A valuable window onto the sound world of the Tudor Court on progress: Henry VIII on Tour from Ensemble Pro Victoria & Toby Ward

Henry VIII on Tour: music from Tudor Royal Progresses - William Cornysh, William Rasar, John Redford, Dionisius Prioris, Philippe Verdelot, Philip van Wilder, John White, William More, Robert Cowper, John Tavener, Henry VIII; Ensemble Pro Victoria, Toby Ward, Toby Carr, Aileen Henry, Magnus Williamson, New Vocal Ensemble; Delphian

Henry VIII on Tour: music from Tudor Royal Progresses – William Cornysh, William Rasar, John Redford, Dionisius Prioris, Philippe Verdelot, Philip van Wilder, John White, William More, Robert Cowper, John Tavener, Henry VIII; Ensemble Pro Victoria, Toby Ward, Toby Carr, Aileen Henry, Magnus Williamson, New Vocal Ensemble; Delphian
Reviewed 10 June 2025

Relying on a precious selection of surviving sources, an imaginative exploration of the sort of music, sacred and secular, that would have accompanied King Henry VIII on his progress around his kingdom

Medieval and early modern courts were peripatetic because they had to be, the infrastructure could not cope with so many people in one place for a great length of time.

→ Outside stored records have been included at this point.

<file path="src/rtl/core_mau_if.sv">
// Data-bus handshake between the memory access unit (master) and the data memory/fabric (slave).
interface core_mau_if;
    logic        dbus_req;
    logic        dbus_we;
    logic [31:0] dbus_addr;
    logic [31:0] dbus_wdata;
    logic        dbus_ack;
    logic [31:0] dbus_rdata;
    logic        dbus_err;

    modport master (
        output dbus_req, dbus_we, dbus_addr, dbus_wdata,
        input  dbus_ack, dbus_rdata, dbus_err
    );

    modport slave (
        input  dbus_req, dbus_we, dbus_addr, dbus_wdata,
        output dbus_ack, dbus_rdata, dbus_err
    );
endinterface

</file>
<file path="src/rtl/core_mau.sv">
// Memory access unit: runs EX-stage loads/stores on the data bus, stalls the pipe while
// an access is outstanding and reports misaligned, bus-error and timeout faults.
module core_mau #(
    parameter int unsigned TIMEOUT = 255
) (
    input  logic        clk,
    input  logic        rst,
    input  logic        req_ld_i,
    input  logic        req_st_i,
    input  logic [31:0] req_addr_i,
    input  logic [31:0] req_wdata_i,
    input  logic        stall_i,
    input  logic        flush_i,
    output logic        mau_halt_o,
    output logic [31:0] mau_data_o,
    output logic        mau_fault_o,
    output logic [1:0]  mau_fault_cause_o,
    output logic [31:0] mau_fault_addr_o,
    core_mau_if.master  dbus
);

    localparam logic [1:0] S_IDLE  = 2'd0;
    localparam logic [1:0] S_BUSY  = 2'd1;
    localparam logic [1:0] S_DONE  = 2'd2;
    localparam logic [1:0] S_FAULT = 2'd3;

    localparam logic [1:0] C_MISALIGN = 2'd1;
    localparam logic [1:0] C_BUSERR   = 2'd2;
    localparam logic [1:0] C_TIMEOUT  = 2'd3;

    localparam logic [7:0] TMO_LAST = 8'(TIMEOUT - 1);

    logic [1:0]  state_q, state_d;
    logic        req_q, req_d;
    logic        we_q, we_d;
    logic [31:0] addr_q, addr_d;
    logic [31:0] wdata_q, wdata_d;
    logic [31:0] data_q, data_d;
    logic [1:0]  cause_q, cause_d;
    logic [31:0] faddr_q, faddr_d;
    logic [7:0]  cnt_q, cnt_d;
    logic        cancel_q, cancel_d;

    logic accept;
    logic cancel;

    always_comb begin
        state_d  = state_q;
        req_d    = req_q;
        we_d     = we_q;
        addr_d   = addr_q;
        wdata_d  = wdata_q;
        data_d   = data_q;
        cause_d  = cause_q;
        faddr_d  = faddr_q;
        cnt_d    = cnt_q;
        cancel_d = cancel_q;

        accept = ((state_q == S_IDLE) || (state_q == S_DONE)) &&
                 (req_ld_i || req_st_i) && !stall_i && !flush_i;
        // A flush arriving in the completing cycle cancels just like an earlier one.
        cancel = cancel_q || flush_i;

        case (state_q)
            S_BUSY: begin
                if (dbus.dbus_err) begin
                    req_d = 1'b0;
                    if (cancel) begin
                        state_d = S_IDLE;
                    end else begin
                        state_d = S_FAULT;
                        cause_d = C_BUSERR;
                        faddr_d = addr_q;
                    end
                end else if (dbus.dbus_ack) begin
                    req_d = 1'b0;
                    if (cancel) begin
                        state_d = S_IDLE;
                    end else begin
                        state_d = S_DONE;
                        if (!we_q) begin
                            data_d = dbus.dbus_rdata;
                        end
                    end
                end else if (cnt_q == TMO_LAST) begin
                    req_d = 1'b0;
                    if (cancel) begin
                        state_d = S_IDLE;
                    end else begin
                        state_d = S_FAULT;
                        cause_d = C_TIMEOUT;
                        faddr_d = addr_q;
                    end
                end else begin
                    cnt_d    = cnt_q + 8'd1;
                    cancel_d = cancel;
                end
            end
            default: begin
                if (accept) begin
                    if (req_addr_i[1:0] == 2'b00) begin
                        state_d  = S_BUSY;
                        req_d    = 1'b1;
                        we_d     = req_st_i;
                        addr_d   = req_addr_i;
                        wdata_d  = req_wdata_i;
                        cnt_d    = '0;
                        cancel_d = 1'b0;
                    end else begin
                        state_d = S_FAULT;
                        cause_d = C_MISALIGN;
                        faddr_d = req_addr_i;
                    end
                end else begin
                    state_d = S_IDLE;
                end
            end
        endcase
    end

    always_ff @(posedge clk or negedge rst) begin
        if (!rst) begin
            state_q  <= S_IDLE;
            req_q    <= 1'b0;
            we_q     <= 1'b0;
            addr_q   <= '0;
            wdata_q  <= '0;
            data_q   <= '0;
            cause_q  <= '0;
            faddr_q  <= '0;
            cnt_q    <= '0;
            cancel_q <= 1'b0;
        end else begin
            state_q  <= state_d;
            req_q    <= req_d;
            we_q     <= we_d;
            addr_q   <= addr_d;
            wdata_q  <= wdata_d;
            data_q   <= data_d;
            cause_q  <= cause_d;
            faddr_q  <= faddr_d;
            cnt_q    <= cnt_d;
            cancel_q <= cancel_d;
        end
    end

    assign mau_halt_o        = (state_q == S_BUSY);
    assign mau_fault_o       = (state_q == S_FAULT);
    assign mau_data_o        = data_q;
    assign mau_fault_cause_o = cause_q;
    assign mau_fault_addr_o  = faddr_q;

    assign dbus.dbus_req   = req_q;
    assign dbus.dbus_we    = we_q;
    assign dbus.dbus_addr  = addr_q;
    assign dbus.dbus_wdata = wdata_q;

endmodule

</file>
<file path="src/flat_wrapper.sv">
// flat-port wrapper written by rule: the top's interface ports become plain ports
module core_mau_flat 
#(
    parameter int unsigned TIMEOUT = 255
)
  (clk, rst, req_ld_i, req_st_i, req_addr_i, req_wdata_i, stall_i, flush_i, mau_halt_o, mau_data_o, mau_fault_o, mau_fault_cause_o, mau_fault_addr_o, dbus_dbus_req, dbus_dbus_we, dbus_dbus_addr, dbus_dbus_wdata, dbus_dbus_ack, dbus_dbus_rdata, dbus_dbus_err);
  core_mau_if dbus_i ();
  input  logic clk;
  input  logic rst;
  input  logic req_ld_i;
  input  logic req_st_i;
  input  logic [31:0] req_addr_i;
  input  logic [31:0] req_wdata_i;
  input  logic stall_i;
  input  logic flush_i;
  output logic mau_halt_o;
  output logic [31:0] mau_data_o;
  output logic mau_fault_o;
  output logic [1:0] mau_fault_cause_o;
  output logic [31:0] mau_fault_addr_o;
  output wire logic [$bits(dbus_i.dbus_req)-1:0] dbus_dbus_req;
  output wire logic [$bits(dbus_i.dbus_we)-1:0] dbus_dbus_we;
  output wire logic [$bits(dbus_i.dbus_addr)-1:0] dbus_dbus_addr;
  output wire logic [$bits(dbus_i.dbus_wdata)-1:0] dbus_dbus_wdata;
  input wire logic [$bits(dbus_i.dbus_ack)-1:0] dbus_dbus_ack;
  input wire logic [$bits(dbus_i.dbus_rdata)-1:0] dbus_dbus_rdata;
  input wire logic [$bits(dbus_i.dbus_err)-1:0] dbus_dbus_err;
  assign dbus_dbus_req = dbus_i.dbus_req;
  assign dbus_dbus_we = dbus_i.dbus_we;
  assign dbus_dbus_addr = dbus_i.dbus_addr;
  assign dbus_dbus_wdata = dbus_i.dbus_wdata;
  assign dbus_i.dbus_ack = dbus_dbus_ack;
  assign dbus_i.dbus_rdata = dbus_dbus_rdata;
  assign dbus_i.dbus_err = dbus_dbus_err;
  core_mau #(.TIMEOUT(TIMEOUT)) u_core (.clk(clk), .rst(rst), .req_ld_i(req_ld_i), .req_st_i(req_st_i), .req_addr_i(req_addr_i), .req_wdata_i(req_wdata_i), .stall_i(stall_i), .flush_i(flush_i), .mau_halt_o(mau_halt_o), .mau_data_o(mau_data_o), .mau_fault_o(mau_fault_o), .mau_fault_cause_o(mau_fault_cause_o), .mau_fault_addr_o(mau_fault_addr_o), .dbus(dbus_i));
endmodule
</file>
<file path="config.mk">
export PLATFORM = sky130hd
export DESIGN_NAME = core_mau_flat
export DESIGN_NICKNAME = d
export VERILOG_FILES = /design/src/rtl/core_mau_if.sv /design/src/rtl/core_mau.sv /design/src/flat_wrapper.sv
export SDC_FILE = /design/constraint.sdc
export NUM_CORES = 1
export LEC_CHECK = 0
export CORE_MARGIN = 1.5
export CORE_UTILIZATION = 43
export CTS_BUF_LIST = sky130_fd_sc_hd__clkbuf_4 sky130_fd_sc_hd__clkbuf_8 sky130_fd_sc_hd__clkbuf_16
export DETAILED_ROUTE_END_ITERATION = 8
export PLACE_DENSITY = 0.8
export SLEW_MARGIN = 20
export SYNTH_ARGS = -nofsm -noshare
export SYNTH_HDL_FRONTEND = slang
export SYNTH_SLANG_ARGS = --single-unit
</file>
<file path="constraint.sdc">
create_clock -name clk -period 2.28 [get_ports clk]
set_input_delay 0.228 -clock clk [delete_from_list [all_inputs] [get_ports clk]]
set_output_delay 0.228 -clock clk [all_outputs]
set_load 0.1 [all_outputs]
</file>
[Word-level counts from Yosys, hierarchy flattened]
Cells that the tools add are included.
W data, S select, Z words.
Storage, ports and cells
  output and inout bits: 134
  input port bits: 104
  logic and storage cells: 86
  register bits after elaboration: 143
Cells by class
  reduce and logical (&&, ||, !) cells: 18
  bitwise operators: 4
  equal/unequal tests: 12
  multiplexer cells: 41
  add/sub/neg operators: 1
Operators with widths (number)
  $mux W32: 7
  $mux W8: 6
  $mux W2: 16
  $reduce_and A5 Y1: 3
  $mux W1: 12
  $ne A2 B2 Y1 const B: 5
  $add A8 B1 Y8 const B: 1
  $eq A8 B8 Y1 const B: 1
  $reduce_and A3 Y1: 2
  $eq A2 B2 Y1 const B: 2
  $logic_not A2 Y1: 2
  $ne A4 B1 Y1 const B: 1
  $not A1 Y1: 4
  $reduce_and A4 Y1: 1
  $reduce_bool A2 Y1: 2
  $logic_and A1 B1 Y1: 3
  $logic_or A1 B1 Y1: 3
  $ne A3 B1 Y1 const B: 1
  $ne A3 B2 Y1 const B: 1
  $eq A2 B1 Y1 const B: 1
  $logic_not A1 Y1: 2

[Depth between registers and ports, before layout]
Gate-level depths: netlist of run 1.
  depth in word-level cells: 7
  gate-level depth with buffers: 7
  depth with buffers taken out: 6

[Worst setup path after synthesis of run 1]
No wires, ideal clock.
  path type: register -> register
  start point: register u_core.state_q[0]
  end point: register u_core.faddr_q[10] (netlist: u_core.mau_fault_addr_o[10])
  setup time: 80 ps
  required time: 2200 ps
  data arrival time: 2417 ps
  setup slack: -216 ps
  period minus slack after synthesis: 2496 ps
  stages on the path, launching flop included: 7
  buffers on the path: 1
  cell sequence: dfrtp_1 or2b_1 clkinv_1 o21a_1 a211oi_4 buf_6 a2bb2oi_1
On the way
  elaborated cells between the ends (all ways): 13
  those cells by class: eq/ne: 5; mux: 1; reduce/logical: 7
RTL lines
  start: declaration: line core_mau.sv:33  | logic [1:0] state_q, state_d;
  start signal: assignment: line core_mau.sv:134  | state_q <= state_d;
  $eq A2 B1 Y1 (*)
  via mau_halt_o: line flat_wrapper.sv:16  | output logic mau_halt_o;
  $ne A3 B1 Y1 (no line), or another cell as far along
  $reduce_and A4 Y1 (no line)
  end signal: assignment: line core_mau.sv:141  | faddr_q <= faddr_d;
  end: declaration: line core_mau.sv:40  | logic [31:0] faddr_q, faddr_d;
The timed path passes the listed nets; every way through them passes the cells marked *.
A chain may end at the register's enable or synchronous reset.

[Worst setup path after layout of run 1]
  start point: register u_core.state_q[0]
  end point: register u_core.we_q (netlist: u_core.dbus.dbus_we)
On the way
  word-level cells in the longest chain between the ends: 6
  elaborated cells between the ends (all ways): 9
  those cells by class: eq/ne: 2; bitwise: 1; reduce/logical: 6
RTL lines
  $eq A2 B2 Y1 or $logic_not A2 Y1 (tied branches): line core_mau.sv:59  | accept = ((state_q == S_IDLE) || (state_q == S_DONE)) &&
  $logic_or A1 B1 Y1: line core_mau.sv:59
  $logic_and A1 B1 Y1: line core_mau.sv:59
  $logic_and A1 B1 Y1 (2 in series): line core_mau.sv:60  | (req_ld_i || req_st_i) && !stall_i && !flush_i;
  $reduce_and A3 Y1 (no line) (*)
  end signal: assignment: line core_mau.sv:136  | we_q <= we_d;
  end: declaration: line core_mau.sv:35  | logic we_q, we_d;
Mark *: on every way between the ends. The rest lies on a longest branch, timed or not.

==> results.toml, run 1 <==
[run_status]
status = "finished, final reports clean"

[cells_and_area]
layout-drive-gt1-share = 0.441
diodes = 0
fin_util = 0.658
fill_cells = 1003
fin_nets = 759
area_growth_syn_to_layout_pct = 48.2

[setup_path]
worstReg2RegStart = "u_core.state_q[0]"
endpoint_kind = "flip-flop"
worstRegToRegCells = 4
rrSetupSlack_ns = 0.16
cp_data_arrival_time_ns = 2.41
reg2reg_to = "u_core.dbus.dbus_we"
start_kind = "flip-flop"
crit_required_ns = 2.57
critical_path_class = "flip-flop to flip-flop"
worst-path-max-fanout = 42

[clock_tree]
cts.sinks = 143
clk_latency_ns = 0.42
cts_tree = "yes"
postCtsSetupBuffers = 0
cts_resized = 0
root_buffer = "clkbuf_16"
cts.clk_slew.worst_paths_ns = 0.06
htreeDepth = 4
cts_max_path_buffers = 2
numCtsBuffers = 17

[global_route]
antenna_found_initial = 0
grt_pass1_wl_um = 25400
grt_overflow = 0
grt_pass1_vias = 4734
grt_max_degree = 72
grt_usage = 0.227

[synth]
syn_area_per_cell_um2 = 14.9
synth.area.top_cells = "dfrtp_1, mux2_2, mux2_4"
synth-edff-count = 0
synth_cell_type_count = 45
synth_seq_cells = 143
ys.flop_type = "dfrtp_1"
synthesis.instances = 399
synthesis.nets = 505
synth_top_area_frac = 0.603
async_flop_share = 1.00
ys_warn_count = 0
yosysTopAreaCell = "dfrtp_1"
yosysMostFrequentCell = "dfrtp_1"
synth_common_cells = "dfrtp_1, mux2_2, o22ai_1"
syn_area_um2 = 5930
yosysSeqAreaShare = 0.603

[floorplan]
core-area_um2 = 13300
rows = 42
die_w_um = 120
die_area_um2 = 14500
start_util = 0.444
ios = 238
die_h_um = 120

[placed_design]
port_buffers = 237
gp_congestion = 0.805
dpl.hpwl_um = 11400

[routing]
drt-initial-drc-count = 202
drc = 0
num_vias = 4468
wl_per_cell_um = 19.0
drtAntennaViolNets = 0
drt_wl_total_um = 16000
first_pass_iters = 4
via_per_inst = 5.31

[sta]
tightest_slew_ns = 0.645
relSlewSlack = 0.570
finClkSkew_ns = 0.0121
max_clock_freq_mhz = 472
finalCriticalPeriod_ns = 2.12
slew_violations = 0
finalSetupViolations = 0
hold_ws_ns = 0.401
rsz0062_at_grt = "false"
fin_crit_sh = 0.930
hold_violations = 0

[flow_run]
drv_cap = 0

[worst_hold_path]
hold_path_class = "primary input to async pin"
[placed cells by master (no fill, tap or decap), types with 2 or more instances in the layout]
master           instances
buf_4                  150
dfrtp_1                143
clkdlybuf4s50_1        102
mux2_2                  65
o22ai_1                 33
a2bb2oi_1               32
mux2_4                  30
clkbuf_16               17
clkinv_2                 7
nor2_1                   7
buf_12                   6
and3_1                   5
nand3_1                  5
a211o_1                  5
inv_1                    4
nor2b_1                  3
a21o_1                   3
nand2_1                  3
nor3b_1                  3
nor3_1                   3
clkinv_4                 3
o31ai_1                  2
o22a_1                   2
o21ai_0                  2
ha_1                     2
clkinvlp_4               2
clkbuf_8                 2
inv_6                    2
[metal layers]
| metal | share of wire | track usage |
|---|---|---|
| met1 | 0.41 | 0.283 |
| met3 | 0.088 | 0.0811 |
| met5 | 0 | 0 |
| met4 | 0.018 | 0.0794 |
| met2 | 0.48 | 0.366 |
[per-stage QoR]
stage               setup slack, ns  TNS (ns)  area [um^2]  instances
CTS                           0.141         0         8790        842
global route                 0.0738         0         8790        842
global placement             -0.111     -9.03         8240        809
floorplan                     0.231         0         5930        399
finish                        0.160         0         8790        842
detailed placement           -0.145    -11.26         8240        809
[flip-flops by register name, summed over array words and instances (netlist names)]
name,flops
u_core.dbus.dbus_addr,32
u_core.mau_fault_cause_o,2
u_core.cnt_q,8
u_core.state_q,2
u_core.dbus.dbus_wdata,32
u_core.dbus.dbus_we,1
u_core.dbus.dbus_req,1
u_core.mau_data_o,32
u_core.cancel_q,1
u_core.mau_fault_addr_o,32
[cell families after synthesis]
family	synth area share
fa+ha+maj	0.00422
flops	0.603
simple gates	0.0416
buf+inv	0.0375
mux	0.199
compound gates	0.114
[cell type report]
type	instances	area (um^2)	share of cell area
clock buffer	19	453	0.0515
clock inverter	13	88.8	0.0101
inverter	5	20.0	0.00228
multi-input combinational	226	2140	0.243
sequential	143	3580	0.407
tap	176	220	0.0251
timing repair buffer	260	2290	0.260
[worst max path at each step]
stage                                 start                     endpoint  slack, ns
final                     u_core.state_q[0]          u_core.dbus.dbus_we       0.16
after global routing      u_core.state_q[0]   u_core.dbus.dbus_wdata[16]       0.07
after CTS                 u_core.state_q[0]          u_core.dbus.dbus_we       0.14
after detailed placement            flush_i          u_core.dbus.dbus_we      -0.14
after global placement              flush_i   u_core.dbus.dbus_wdata[20]      -0.11
after floorplan           u_core.state_q[0]  u_core.mau_fault_addr_o[10]       0.23
[repair_timing]
action	CTS	global route
hold endpoints to repair	68	0
endpoints found under the setup margin	0	0
hold buffers	1	0
[critical path, stage by stage, from the launching register on]
cell and delay, ns:
dfrtp_1 0.42, or4_1 0.64, nor3_4 0.26, buf_12 0.26, mux2_2 0.38
Power of run 1 is left out: the tool's default activity adds up to more than one toggle a clock period on the data nets, which glitch-free logic cannot reach.
==> run 2, diff against run 1 <==
- CTS_CLUSTER_SIZE: not set -> 30
==> results of run 2 <==
No change in the layout: final DEF, timing and power equal those of run 1.
Power of run 2 is left out for the same reason.
==> run 3, diff against run 2 <==
- CTS_CLUSTER_SIZE: 30 -> 24
- SLEW_MARGIN: 20 -> not set
==> results of run 3 <==
No change in the layout: final DEF, timing and power equal those of run 1.
Power of run 3 is left out for the same reason.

During the Summer, Tudor monarchs developed this into the idea of the progress, a semi-ceremonial journey through the countryside designed to show the monarch off, reinforce social bonds with courtiers and inspect the monarch’s business outside the capital. It was Queen Elizabeth I who raised the progress to its apogee, sometimes nearly bankrupting the courtiers she stayed with, but her father, Henry VIII was also assiduous. His progresses were often about inspecting naval and military fortifications, but there was another aspect to them, recreation. Henry would take the opportunity to go hunting.

The court functions did not disappear during such travel, but things were readjusted, there was still music albeit on a different scale. The disc Henry VIII on Tour: music from Tudor Royal Progresses from Toby Ward and Ensemble Pro Victoria on the Delphian label explores this repertoire, presenting a diverse mix of sacred and secular music by William Cornysh, William Rasar, John Redford, Dionisius Prioris, Philippe Verdelot, Philip van Wilder, John White, William More, Robert Cowper, John Tavener and Henry VIII himself. And the ensemble is joined by lutenist Toby Carr, harpist Aileen Henry, organist Magnus Williamson and New Vocal Ensemble.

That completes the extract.